Late last month, EIM, the Swiss-based fund of funds run by Arpad "Arki" Busson, sometime fiancée of Uma Thurman and the hedge fund industry's most glamorous son - was revealed to be up for sale. EIM, like UBP, has seen assets dwindle after losing money to the Madoff fraud.


And perhaps more significantly, talk of EIM's potential sale came on the heels of the actual sale of FRM , one of Europe's longest-running fund of funds, to Man Group for just USD 1.


Amid such recent headlines, the future of the battered funds of funds industry - which once accounted for as much as two-thirds of all investments in hedge funds worldwide - is coming under scrutiny.


According to Hedge Fund Research, funds of funds now make up only a third of the hedge fund industry's USD 2tn investor base. And many believe that is bound to shrink further.


"The fund of funds industry is going to collapse down to four or five big guys at the top," says Jane Buchan, founder of Paamco, a USD 16bn fund of funds - one of the biggest. It is an industry you can't do cheaply," Ms Buchan adds. "There are big economies of scale."


Size, though, is a blessing and a curse.


For fund managers like UBP, EIM and FRM, the cost of maintaining large operations on significantly diminished asset bases is a heavy burden.


EIM's potential sale has been precipitated precisely because Mr Busson has concerns over maintaining the quality of the company's large operations if it continues to go it alone. Likewise, the sale of FRM was pushed by one of the fund's major investors, Japan's Sumitomo, people familiar with the deal have said.


The real challenge is not just stabilisation, however, but overhauling a defunct business model.


Funds of funds also mean fees on fees - extra charges investors turned a blind eye to when the industry was booming but have since become extremely wary. The average fund of funds charges 1% of assets invested and 10% of profits in addition to the 2 and 20 the managers it invests in charge.


"Fund of funds were selling access up until the financial crisis," explains Jeff Holland, managing director at Liongate Capital a USD 4bn fund of funds based in London. "The veil was lifted after investors suffered problems of liquidity in 2008 and from a realisation that many of them did not know what hedge funds actually were," he adds.

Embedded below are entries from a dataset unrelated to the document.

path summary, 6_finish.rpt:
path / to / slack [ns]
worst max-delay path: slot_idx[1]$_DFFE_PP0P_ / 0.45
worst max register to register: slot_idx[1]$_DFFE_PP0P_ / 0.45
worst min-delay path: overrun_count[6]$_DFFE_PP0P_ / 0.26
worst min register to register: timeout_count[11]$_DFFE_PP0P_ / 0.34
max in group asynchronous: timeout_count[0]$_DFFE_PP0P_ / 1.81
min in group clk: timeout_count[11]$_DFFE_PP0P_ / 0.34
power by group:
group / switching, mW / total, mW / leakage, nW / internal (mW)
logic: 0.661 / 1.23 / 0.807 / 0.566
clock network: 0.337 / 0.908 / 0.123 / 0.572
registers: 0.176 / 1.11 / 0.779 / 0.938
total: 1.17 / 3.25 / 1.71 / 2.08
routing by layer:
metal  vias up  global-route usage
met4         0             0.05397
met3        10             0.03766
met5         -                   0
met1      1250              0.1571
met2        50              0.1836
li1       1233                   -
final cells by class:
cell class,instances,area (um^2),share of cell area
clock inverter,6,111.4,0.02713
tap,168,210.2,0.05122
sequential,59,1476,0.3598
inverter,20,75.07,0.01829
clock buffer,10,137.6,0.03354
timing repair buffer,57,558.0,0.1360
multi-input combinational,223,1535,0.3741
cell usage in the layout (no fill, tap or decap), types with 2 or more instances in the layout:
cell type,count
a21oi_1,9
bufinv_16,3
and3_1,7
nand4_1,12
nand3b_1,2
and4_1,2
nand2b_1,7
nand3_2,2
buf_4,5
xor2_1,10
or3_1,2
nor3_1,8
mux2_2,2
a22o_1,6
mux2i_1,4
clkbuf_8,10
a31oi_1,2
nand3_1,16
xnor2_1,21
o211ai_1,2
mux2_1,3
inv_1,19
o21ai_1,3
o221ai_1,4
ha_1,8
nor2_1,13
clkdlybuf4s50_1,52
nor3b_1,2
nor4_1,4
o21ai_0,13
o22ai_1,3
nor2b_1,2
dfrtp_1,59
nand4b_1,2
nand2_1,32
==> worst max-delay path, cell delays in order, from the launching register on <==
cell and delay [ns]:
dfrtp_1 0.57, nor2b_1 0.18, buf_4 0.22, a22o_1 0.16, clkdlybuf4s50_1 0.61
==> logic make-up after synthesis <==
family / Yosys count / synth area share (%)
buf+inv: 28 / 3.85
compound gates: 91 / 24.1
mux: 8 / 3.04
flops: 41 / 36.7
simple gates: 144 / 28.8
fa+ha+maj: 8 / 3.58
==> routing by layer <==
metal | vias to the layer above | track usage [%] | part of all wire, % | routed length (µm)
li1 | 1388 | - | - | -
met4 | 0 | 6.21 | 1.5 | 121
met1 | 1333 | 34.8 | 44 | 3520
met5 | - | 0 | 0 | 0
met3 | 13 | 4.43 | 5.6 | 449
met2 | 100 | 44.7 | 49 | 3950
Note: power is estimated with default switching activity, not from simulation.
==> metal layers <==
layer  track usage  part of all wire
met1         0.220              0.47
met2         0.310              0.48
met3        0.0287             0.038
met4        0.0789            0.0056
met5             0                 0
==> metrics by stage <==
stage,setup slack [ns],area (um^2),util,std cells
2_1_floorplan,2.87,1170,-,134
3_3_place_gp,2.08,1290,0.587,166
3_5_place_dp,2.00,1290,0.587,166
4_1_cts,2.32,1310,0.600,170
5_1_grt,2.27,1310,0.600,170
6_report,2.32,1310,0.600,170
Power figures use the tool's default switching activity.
### src/rtl/tm_switch_ctrl.sv
// Test-mode switch controller for two IP instances.
// Arbitrates between two requesters and sequences each test_mode change:
// freeze the IP's input (drain), flip test_mode, let it settle, then ack.
//
// Handshake: req[i] is a level held by requester i until it sees ack[i].
// ack[i] is a single-cycle pulse marking completion. req_mode[i] is
// sampled only in the grant cycle. A requester that drops req after its
// grant still receives its ack; a request is never granted mid-transaction.
module tm_switch_ctrl #(
  parameter int DRAIN_CYC  = 4,
  parameter int SETTLE_CYC = 3
) (
  input  logic       clk,
  input  logic       rst_n,
  input  logic [1:0] req,
  input  logic [1:0] req_mode,
  output logic [1:0] ack,
  output logic [1:0] test_mode,
  output logic [1:0] in_hold,
  output logic       busy,
  output logic [2:0] dbg_state
);

  typedef enum logic [2:0] {
    IDLE   = 3'd0,
    DRAIN  = 3'd1,
    SWITCH = 3'd2,
    SETTLE = 3'd3,
    ACK    = 3'd4
  } state_t;

  localparam logic [3:0] DRAIN_LD  = 4'(DRAIN_CYC);
  localparam logic [3:0] SETTLE_LD = 4'(SETTLE_CYC);

  state_t     state_q, state_d;
  logic [3:0] cnt_q, cnt_d;
  logic       gnt_q, gnt_d;     // requester owning the current transaction
  logic       mode_q, mode_d;   // test_mode value sampled at grant
  logic       last_q, last_d;   // requester granted most recently
  logic [1:0] ack_q, ack_d;
  logic [1:0] hold_q, hold_d;
  logic [1:0] tm_q, tm_d;
  logic       busy_q, busy_d;

  logic       sel;              // arbitration winner among current requests
  logic [1:0] gnt_mask;

  // Next-state and registered-output computation
  always_comb begin
    state_d  = state_q;
    cnt_d    = cnt_q;
    gnt_d    = gnt_q;
    mode_d   = mode_q;
    last_d   = last_q;
    tm_d     = tm_q;
    sel      = 1'b0;
    gnt_mask = 2'b00;
    ack_d    = 2'b00;
    hold_d   = 2'b00;
    busy_d   = 1'b0;

    // Round-robin: on a tie the requester not granted last wins
    if (req == 2'b11) begin
      sel = ~last_q;
    end else begin
      sel = req[1];
    end

    case (state_q)
      IDLE: begin
        if (|req) begin
          gnt_d  = sel;
          last_d = sel;
          mode_d = req_mode[sel];
          if (req_mode[sel] == tm_q[sel]) begin
            // Already in the requested mode: acknowledge without touching the IP
            state_d = ACK;
          end else begin
            state_d = DRAIN;
            cnt_d   = DRAIN_LD;
          end
        end
      end
      DRAIN: begin
        if (cnt_q == 4'd1) begin
          state_d = SWITCH;
          cnt_d   = 4'd0;
        end else begin
          cnt_d = cnt_q - 4'd1;
        end
      end
      SWITCH: begin
        // test_mode flips on this edge, so it is visible in the first SETTLE cycle
        state_d     = SETTLE;
        cnt_d       = SETTLE_LD;
        tm_d[gnt_q] = mode_q;
      end
      SETTLE: begin
        if (cnt_q == 4'd1) begin
          state_d = ACK;
          cnt_d   = 4'd0;
        end else begin
          cnt_d = cnt_q - 4'd1;
        end
      end
      ACK: begin
        state_d = IDLE;
      end
      default: begin
        state_d = IDLE;
        cnt_d   = 4'd0;
      end
    endcase

    gnt_mask = gnt_d ? 2'b10 : 2'b01;
    ack_d    = (state_d == ACK) ? gnt_mask : 2'b00;
    // Hold spans DRAIN through the ACK that ends a real transition; a no-op ACK never holds
    if ((state_d == DRAIN) || (state_d == SWITCH) || (state_d == SETTLE) ||
        ((state_d == ACK) && (state_q == SETTLE))) begin
      hold_d = gnt_mask;
    end
    busy_d = (state_d != IDLE);
  end

  // State and output registers with asynchronous reset
  always_ff @(posedge clk or negedge rst_n) begin
    if (!rst_n) begin
      state_q <= IDLE;
      cnt_q   <= 4'd0;
      gnt_q   <= 1'b0;
      mode_q  <= 1'b0;
      last_q  <= 1'b1;
      ack_q   <= 2'b00;
      hold_q  <= 2'b00;
      tm_q    <= 2'b00;
      busy_q  <= 1'b0;
    end else begin
      state_q <= state_d;
      cnt_q   <= cnt_d;
      gnt_q   <= gnt_d;
      mode_q  <= mode_d;
      last_q  <= last_d;
      ack_q   <= ack_d;
      hold_q  <= hold_d;
      tm_q    <= tm_d;
      busy_q  <= busy_d;
    end
  end

  assign ack       = ack_q;
  assign in_hold   = hold_q;
  assign test_mode = tm_q;
  assign busy      = busy_q;
  assign dbg_state = state_q;

endmodule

The days of funds of funds acting as high fee "concierges" to the hedge fund industry are over: hedge funds' money no longer flows from Swiss private banks, but instead comes from US pension funds and other institutional investors, the needs of which are very different.


"What they want fund of funds to do for them is to augment their existing portfolios - that's where the most sophisticated institutions are going," says Mr Holland.


Nimble, bespoke portfolios of niche managers are the order of the post-crisis industry. And funds of funds that can provide such services are adamant they have a successful future.


"We want to get away from the old fund of funds model. The value of fund of funds should be find the best managers and to maximise alpha," says Alex Allen senior portfolio manager at $5bn fund of funds Sciens Capital.


"We have cut the number of funds we have in our portfolio," he says. Sciens' portfolio is built from a maximum of 20 smaller, emerging hedge funds, compared with more commonplace industry portfolios of anywhere above 40.


Paamco, likewise, is focused almost entirely with smaller, emerging managers, though it only invests through segregated managed accounts, which give it greater control and allow its chosen managers to be bolder with their risks.


One account that Paamco allocated to outperformed the mainstream equivalent run by the same manager by 10 percentage points last year, according to Ms Buchan - an example of the value she says her group's efforts and expertise can add.


She says technique is as important as knowledge: "Funds of funds have to offer genuine value propositions, and what really matters is how you implement your investments."


Such managers do not see themselves as being locked in a declining industry. According to a survey by Citigroup, the hedge fund industry could double in size over the next four years.

At such a rate of growth, even if fund of funds saw their share of allocations from investors continue to slip, the industry would still grow significantly. "I wouldn't call that a bleak future at all," says Mr Holland.